--- src/rtl/alu_operand_sequencer_pkg.sv ---
// Shared definitions for the ALU operand sequencer: FSM state encoding,
// default widths and the opcode values understood by the external ALU.
package alu_operand_sequencer_pkg;

  localparam int N_DEF   = 8;
  localparam int OPW_DEF = 6;

  typedef enum logic [2:0] {
    WAIT_A  = 3'd0,
    WAIT_B  = 3'd1,
    WAIT_OP = 3'd2,
    EVAL    = 3'd3,
    SEND    = 3'd4,
    WAIT_TX = 3'd5
  } state_t;

  localparam logic [OPW_DEF-1:0] OP_ADD = 6'h20;
  localparam logic [OPW_DEF-1:0] OP_SUB = 6'h22;
  localparam logic [OPW_DEF-1:0] OP_AND = 6'h24;
  localparam logic [OPW_DEF-1:0] OP_OR  = 6'h25;
  localparam logic [OPW_DEF-1:0] OP_XOR = 6'h26;
  localparam logic [OPW_DEF-1:0] OP_SRA = 6'h03;
  localparam logic [OPW_DEF-1:0] OP_SRL = 6'h02;
  localparam logic [OPW_DEF-1:0] OP_NOR = 6'h27;

endpackage
`src/rtl/dig_gain_pkg.sv`:
```
// Shared types and defaults for the digital gain AGC controller.
// Holds the FSM state encoding, channel indices and coefficient limits.
package dig_gain_pkg;

  typedef enum logic [1:0] {
    IDLE        = 2'd0,
    CAPTURE     = 2'd1,
    ADJUST      = 2'd2,
    WAIT_COMMIT = 2'd3
  } agc_state_e;

  localparam int CH_I   = 0;
  localparam int CH_Q   = 1;
  localparam int CH_U   = 2;
  localparam int CH_V   = 3;
  localparam int NUM_CH = 4;

  localparam logic [15:0] COEFF_INIT_DEF = 16'h4000;
  localparam logic [15:0] COEFF_MIN_DEF  = 16'h0010;
  localparam logic [15:0] COEFF_MAX_DEF  = 16'hFFF0;

  function automatic logic at_clamp(input logic [15:0] c,
                                    input logic [15:0] lo,
                                    input logic [15:0] hi);
    return (c == lo) || (c == hi);
  endfunction

endpackage

```
`src/rtl/gain_step_unit.sv`:
```
// Single-channel gain decision: compare peak to window, step coefficient, clamp.
// Purely combinational; the controller time-shares one instance across channels.
module gain_step_unit #(
  parameter logic [15:0] COEFF_MIN = 16'h0010,
  parameter logic [15:0] COEFF_MAX = 16'hFFF0,
  parameter int unsigned STEP_SH   = 4
) (
  input  logic [15:0] i_coeff,
  input  logic [31:0] i_pk,
  input  logic [31:0] i_hi_th,
  input  logic [31:0] i_lo_th,
  output logic [15:0] o_pend
);

  logic [15:0] w_shift;
  logic [15:0] w_step;
  logic [16:0] w_sum;
  logic [16:0] w_diff;

  assign w_shift = i_coeff >> STEP_SH;
  assign w_step  = (w_shift == 16'd0) ? 16'd1 : w_shift;
  // 17-bit arithmetic so neither direction can wrap before clamping
  assign w_sum   = {1'b0, i_coeff} + {1'b0, w_step};
  assign w_diff  = {1'b0, i_coeff} - {1'b0, w_step};

  always_comb begin
    o_pend = i_coeff;
    if (i_pk > i_hi_th) begin
      if (w_diff[16] || (w_diff[15:0] < COEFF_MIN)) o_pend = COEFF_MIN;
      else                                          o_pend = w_diff[15:0];
    end else if (i_pk < i_lo_th) begin
      if (w_sum > {1'b0, COEFF_MAX}) o_pend = COEFF_MAX;
      else                           o_pend = w_sum[15:0];
    end
  end

endmodule

```
`src/rtl/digital_gain_agc_ctrl.sv`:
```
// Frame-based AGC for the four-channel digital gain stage; commits coefficients on frame ends.
// Optional manual override when GAIN_CTRL_MANUAL_EN is defined.
//   state       | meaning
//   IDLE        | waiting for a frame end (counts down hold frames)
//   CAPTURE     | peaks latched from the frame-end cycle
//   ADJUST      | one channel per cycle through the shared step unit
//   WAIT_COMMIT | pending values ready, applied on the next frame end
module digital_gain_agc_ctrl
  import dig_gain_pkg::*;
#(
  parameter int unsigned CNT_W       = 9,
  parameter int unsigned FRAME_LAST  = 511,
  parameter logic [15:0] COEFF_INIT  = COEFF_INIT_DEF,
  parameter logic [15:0] COEFF_MIN   = COEFF_MIN_DEF,
  parameter logic [15:0] COEFF_MAX   = COEFF_MAX_DEF,
  parameter int unsigned STEP_SH     = 4,
  parameter int unsigned HOLD_FRAMES = 1
) (
  input  logic             clk,
  input  logic             rst,
  input  logic             agc_en,
  input  logic [31:0]      hi_th,
  input  logic [31:0]      lo_th,
  input  logic             en_sync_in,
  input  logic [CNT_W-1:0] cnt_sync_in,
  input  logic [31:0]      max_I,
  input  logic [31:0]      max_Q,
  input  logic [31:0]      max_U,
  input  logic [31:0]      max_V,
`ifdef GAIN_CTRL_MANUAL_EN
  input  logic             man_en,
  input  logic [15:0]      man_coeff_I,
  input  logic [15:0]      man_coeff_Q,
  input  logic [15:0]      man_coeff_U,
  input  logic [15:0]      man_coeff_V,
`endif
  output logic [15:0]      scaled_coeff_I,
  output logic [15:0]      scaled_coeff_Q,
  output logic [15:0]      scaled_coeff_U,
  output logic [15:0]      scaled_coeff_V,
  output logic             coeff_upd,
  output logic [3:0]       sat_flag,
  output logic             busy
);

  localparam int unsigned HOLD_W = (HOLD_FRAMES < 1) ? 1 : $clog2(HOLD_FRAMES + 1);

  agc_state_e        r_state, w_state_nxt;
  logic [HOLD_W-1:0] r_hold_cnt;
  logic [1:0]        r_ch;
  logic [31:0]       r_pk       [NUM_CH];
  logic [15:0]       r_pend     [NUM_CH];
  logic [15:0]       r_coeff    [NUM_CH];
  logic              r_upd;
  logic [3:0]        r_sat;

  logic              w_fe;
  logic              w_commit;
  logic              w_load;
  logic              w_diff;
  logic              w_man_en;
  logic [3:0]        w_sat_nxt;
  logic [15:0]       w_step_out;
  logic [31:0]       w_max      [NUM_CH];
  logic [15:0]       w_man_coeff[NUM_CH];
  logic [15:0]       w_load_val [NUM_CH];

  assign w_fe = en_sync_in && (cnt_sync_in == CNT_W'(FRAME_LAST));

  assign w_max[CH_I] = max_I;
  assign w_max[CH_Q] = max_Q;
  assign w_max[CH_U] = max_U;
  assign w_max[CH_V] = max_V;

`ifdef GAIN_CTRL_MANUAL_EN
  assign w_man_en          = man_en;
  assign w_man_coeff[CH_I] = man_coeff_I;
  assign w_man_coeff[CH_Q] = man_coeff_Q;
  assign w_man_coeff[CH_U] = man_coeff_U;
  assign w_man_coeff[CH_V] = man_coeff_V;
`else
  assign w_man_en = 1'b0;
  always_comb begin
    for (int i = 0; i < NUM_CH; i++) w_man_coeff[i] = 16'd0;
  end
`endif

  gain_step_unit #(
    .COEFF_MIN (COEFF_MIN),
    .COEFF_MAX (COEFF_MAX),
    .STEP_SH   (STEP_SH)
  ) u_step (
    .i_coeff (r_coeff[r_ch]),
    .i_pk    (r_pk[r_ch]),
    .i_hi_th (hi_th),
    .i_lo_th (lo_th),
    .o_pend  (w_step_out)
  );

  always_comb begin
    w_state_nxt = r_state;
    w_commit    = 1'b0;
    w_load      = 1'b0;
    w_diff      = 1'b0;
    w_sat_nxt   = r_sat;
    for (int i = 0; i < NUM_CH; i++) w_load_val[i] = w_man_en ? w_man_coeff[i] : r_pend[i];

    if (w_man_en) begin
      w_state_nxt = IDLE;
    end else begin
      case (r_state)
        IDLE:        if (w_fe && agc_en && (r_hold_cnt == '0)) w_state_nxt = CAPTURE;
        CAPTURE:     w_state_nxt = agc_en ? ADJUST : IDLE;
        ADJUST: begin
          if (!agc_en)                          w_state_nxt = IDLE;
          else if (r_ch == 2'(NUM_CH - 1))      w_state_nxt = WAIT_COMMIT;
        end
        WAIT_COMMIT: if (!agc_en || w_fe) w_state_nxt = IDLE;
        default:     w_state_nxt = IDLE;
      endcase
    end

    // A disable in WAIT_COMMIT wins over a coincident frame end
    w_commit = (r_state == WAIT_COMMIT) && agc_en && w_fe && !w_man_en;
    w_load   = w_commit || (w_man_en && w_fe);
    for (int i = 0; i < NUM_CH; i++) begin
      if (w_load_val[i] != r_coeff[i]) w_diff = 1'b1;
      w_sat_nxt[i] = at_clamp(w_load_val[i], COEFF_MIN, COEFF_MAX);
    end
  end

  always_ff @(posedge clk) begin
    if (rst) begin
      r_state    <= IDLE;
      r_hold_cnt <= HOLD_W'(HOLD_FRAMES);
      r_ch       <= 2'd0;
      r_upd      <= 1'b0;
      r_sat      <= {NUM_CH{at_clamp(COEFF_INIT, COEFF_MIN, COEFF_MAX)}};
      for (int i = 0; i < NUM_CH; i++) begin
        r_pk[i]    <= 32'd0;
        r_pend[i]  <= COEFF_INIT;
        r_coeff[i] <= COEFF_INIT;
      end
    end else begin
      r_state <= w_state_nxt;
      r_upd   <= 1'b0;

      if (w_load) begin
        r_upd <= w_diff;
        r_sat <= w_sat_nxt;
        for (int i = 0; i < NUM_CH; i++) r_coeff[i] <= w_load_val[i];
      end

      if (w_man_en || w_commit)
        r_hold_cnt <= HOLD_W'(HOLD_FRAMES);
      else if ((r_state == IDLE) && w_fe && (r_hold_cnt != '0))
        r_hold_cnt <= r_hold_cnt - HOLD_W'(1);

      if ((r_state == IDLE) && (w_state_nxt == CAPTURE)) begin
        for (int i = 0; i < NUM_CH; i++) r_pk[i] <= w_max[i];
      end

      if (r_state == ADJUST) begin
        r_pend[r_ch] <= w_step_out;
        r_ch         <= r_ch + 2'd1;
      end else begin
        r_ch <= 2'd0;
      end
    end
  end

  assign scaled_coeff_I = r_coeff[CH_I];
  assign scaled_coeff_Q = r_coeff[CH_Q];
  assign scaled_coeff_U = r_coeff[CH_U];
  assign scaled_coeff_V = r_coeff[CH_V];
  assign coeff_upd      = r_upd;
  assign sat_flag       = r_sat;
  assign busy           = (r_state != IDLE);

endmodule

```
`config.mk`:
```
export PLATFORM = sky130hd
export DESIGN_NAME = digital_gain_agc_ctrl
export DESIGN_NICKNAME = d
export VERILOG_FILES = /design/src/rtl/dig_gain_pkg.sv /design/src/rtl/gain_step_unit.sv /design/src/rtl/digital_gain_agc_ctrl.sv
export SDC_FILE = /design/constraint.sdc
export NUM_CORES = 1
export LEC_CHECK = 0
export ABC_AREA = 1
export CAP_MARGIN = 20
export CORE_MARGIN = 2
export CORE_UTILIZATION = 30
export DETAILED_ROUTE_END_ITERATION = 8
export PLACE_DENSITY = 0.62
export SETUP_SLACK_MARGIN = 0.3
export SLEW_MARGIN = 0
export SYNTH_ARGS = -nofsm -noshare
export SYNTH_HDL_FRONTEND = slang
export SYNTH_SLANG_ARGS = --single-unit
export TNS_END_PERCENT = 50
```
`constraint.sdc`:
```
create_clock -name clk -period 11.9 [get_ports clk]
set_input_delay 1.785 -clock clk [delete_from_list [all_inputs] [get_ports clk]]
set_output_delay 1.785 -clock clk [all_outputs]
set_load 0.02 [all_outputs]
```
==> flow_summary.yaml <==
timing:
  period_minus_slack_ns: 5.110
  finalSetupTns_ns: 0
  fmax_mhz: 195.7
  fin_hold_ws_ns: 0.4610
  slew_headroom_pct: 30.04
  finalSetupViolCount: 0
  grt_setup_unrepaired: "false"
  skew_ns: 0.01088
  slew_viol_final: 0
  hold_viol: 0
  setup_ws_ns: 6.790
  worst_pin_slew_ns: 1.040
  min_period_over_period_pct: 42.94
synthesis:
  ys_top_cells_by_area: "edfxtp_1, inv_1, nor2_1"
  ys_types: 61
  ys.flop_type: "edfxtp_1"
  synth_edf_count: 256
  synth_nets: 2279
  syn_inst: 1984
  seq_area_frac_synth_pct: 47.12
  synth_area_um2: 16740
  synth_most_common_cell: "inv_1"
  yosysTopAreaCell: "edfxtp_1"
  synth.avg_cell_area_um2: 8.437
  synthTopCellsByCount: "inv_1, nor2_1, nand2_1"
  synth_top_area_share_pct: 45.93
  yosysWarnings: 0
  async_reset_ff_share_pct: 0
  synth_seq_cells: 266
clock_network:
  cts_max_path_buffers: 3
  htreeDepth: 1
  cts_root_buffer: "clkbuf_16"
  cts_tree: "done"
  insertion_delay_ns: 0.57
  cts_buffers: 30
  cts_sinks: 266
  clkTransAtPathRegs_ns: 0.06
  post-cts-setup-buffer-count: 0
  cts_resized: 0
  holdBufCountCts: 0
placed_design:
  post-place-ws_ns: 6.286
  dpl.cell_count: 2950
  dp_hpwl_um: 40570
  portBuffers: 274
  gp_congestion: 0.9428
  dpl-instance-area_um2: 20190
layout:
  layout-drive-gt1-share_pct: 7.137
  num-nets-final: 2530
  antenna_cells: 0
  area_delta_synth_final_pct: 26.08
  final_area_um2: 21100
  final_core_util_pct: 38.31
  final_cells: 3004
pwr:
  p_sw_mw: 0.5633
  swShare_pct: 25.05
  powerDensity_nw_per_um2: 106.5
  seq_power_share_pct: 47.8
  intPower_mw: 1.685
  p_leak_nw: 9.343
  pwr-share-comb_pct: 13.6
  p_total_mw: 2.248
  clock_power_share_pct: 38.6
  vdd_drop_max_mv: 0.1087
detailed_routing:
  first_pass_iters: 6
  post_drt_wl_per_cell_um: 17.47
  wirelength_um: 52480
  drt-initial-drc-count: 1197
  avgViaCountPerCell: 4.815
  via_count: 14470
  drc: 0
  detail-route-antenna-nets: 0
setup_path:
  r2r_end: "r_pend[2][2]"
  start_kind: "flop"
  max_stage_delay_ns: 0.58
  crit_path_frequent_cell: "nand3_1"
  cp_top_family: "simple AND/OR/NAND/NOR gates"
  worstPathCellList: "buf_4 > nand2_1 > a32oi_1 > inv_1 > nand4_1 > nor2_1 > a41o_1 > ha_1 > fa_1 > inv_1 > nand3_1 > nand2_1 > nand3_1 > nand3_1 > xor2_1 > nand3_1 > nor2_1 > nand3_2 > nand3_1 > nand2_1 > nand3_2 > nor2_1"
  path_buf_inv: 3
  r2r_cells: 22
  cp.depth: 22
  crit_slowest_cell: "a32oi_1"
  cp.required_ns: 12.21
  worstPathArrival_ns: 5.42
  worst-path-max-fanout: 26
  r2r_start: "r_ch[0]"
  crit_type: "reg -> reg"
  cp-end-kind: "flop"
  r2r_slack_ns: 6.79
grt:
  grt.overflow.total: 0
  grt_start_max_net_pins: 99
  grt_pass1_vias: 14490
  gr-usage-all-layers_pct: 18.18
  grt_pass1_wl_um: 80960
  antenna_found_initial: 2
floorplan:
  initial_core_util_pct: 30.38
  die_area_um2: 57700
  ios: 275
  die-width_um: 240.2
  num_rows: 86
  coreArea_um2: 55090
  die_h_um: 240.2
run_status:
  status: "complete, no violations"
min_path:
  whs_path_depth: 2
  min_path_type: "reg -> reg"
  hold_path_startpoint: "r_hold_cnt"
  hold_end: "r_hold_cnt"
flow_run:
  maxCapViolCount: 0
## state kept, by name (all words and copies together) (netlist names)
name / cells
r_ch: 2
sat_flag: 4
r_coeff: 64
r_hold_cnt: 1
r_pend: 64
r_state: 2
r_pk: 128
coeff_upd: 1
## cells by family (layout without fill, tap and decap cells)
family,Yosys count,after routing,share of synthesized area (%)
compound gates,248,248,8.880
buf+inv,453,725,10.86
fa+ha+maj,90,90,6.817
xor+xnor,59,59,3.132
flops,266,266,47.12
simple gates,868,868,23.19
## layout by cell type, fill, tap and decap left out, types with 10 or more instances in the layout
cell type / synthesis / final
inv_1: 366 / 365
nor2_1: 360 / 360
nand2_1: 281 / 280
clkdlybuf4s50_1: 0 / 274
edfxtp_1: 256 / 256
ha_1: 88 / 88
o21ai_0: 87 / 86
nand3_1: 78 / 77
a21oi_1: 76 / 76
nand4_1: 44 / 44
xnor2_1: 42 / 42
o22ai_1: 33 / 33
clkbuf_16: 0 / 31
nand2_2: 24 / 24
nand3_2: 21 / 22
xor2_1: 16 / 16
nor4_1: 16 / 16
buf_4: 10 / 15
inv_2: 13 / 14
a32oi_1: 12 / 12
or2_2: 10 / 10
## area by class of cell
| cell class | instances | area (µm²) |
|---|---|---|
| clock buffers | 39 | 805.8 |
| clock inverters | 14 | 103.9 |
| fillers | 5586 | 33990 |
| inverters | 382 | 1444 |
| multi-input cells | 1265 | 7062 |
| flip-flops and latches | 266 | 7893 |
| well taps | 748 | 935.9 |
| repair buffers | 290 | 2860 |
## tightest hold or removal path, cell delays in order (launching register included)
cell and delay [ns]:
dfxtp_1 0.30, o21ai_0 0.06, nand2_1 0.05
## power groups by stage
stage | Combinational (mW) | Clock, mW | Sequential [mW]
6_report | 0.307 | 0.868 | 1.07
5_1_grt | 0.340 | 0.917 | 1.08
4_1_cts | 0.308 | 0.883 | 1.07
3_5_place_dp | 0.306 | 0 | 1.09
3_3_place_gp | 0.304 | 0 | 1.09
2_1_floorplan | 0.157 | 0 | 1.10
## worst max-delay path by stage
stage	startpoint	to	slack, ns
after floorplan	en_sync_in	r_pk[0][0]	3.09
after global placement	hi_th[31]	r_pend[1][14]	6.47
after detailed placement	hi_th[31]	r_pend[1][14]	6.29
after CTS	r_ch[1]	r_pend[1][14]	6.75
after global routing	r_ch[0]	r_pend[0][3]	6.40
final	r_ch[0]	r_pend[2][2]	6.79
## metal layers
metal | vias to the layer above | part of all wire, % | GRT usage (%)
met1 | 6735 | 42 | 23.95
li1 | 6962 | - | -
met4 | 2 | 3.5 | 6.305
met2 | 655 | 46 | 29.72
met3 | 111 | 8.5 | 3.582
met5 | - | 0.025 | 0
(Power assumes the default switching activity.)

******************************

Search the listing for the string "after". Copy each line where it is found.

## Output of the exercise
family,Yosys count,after routing,share of synthesized area (%)
after floorplan	en_sync_in	r_pk[0][0]	3.09
after global placement	hi_th[31]	r_pend[1][14]	6.47
after detailed placement	hi_th[31]	r_pend[1][14]	6.29
after CTS	r_ch[1]	r_pend[1][14]	6.75
after global routing	r_ch[0]	r_pend[0][3]	6.40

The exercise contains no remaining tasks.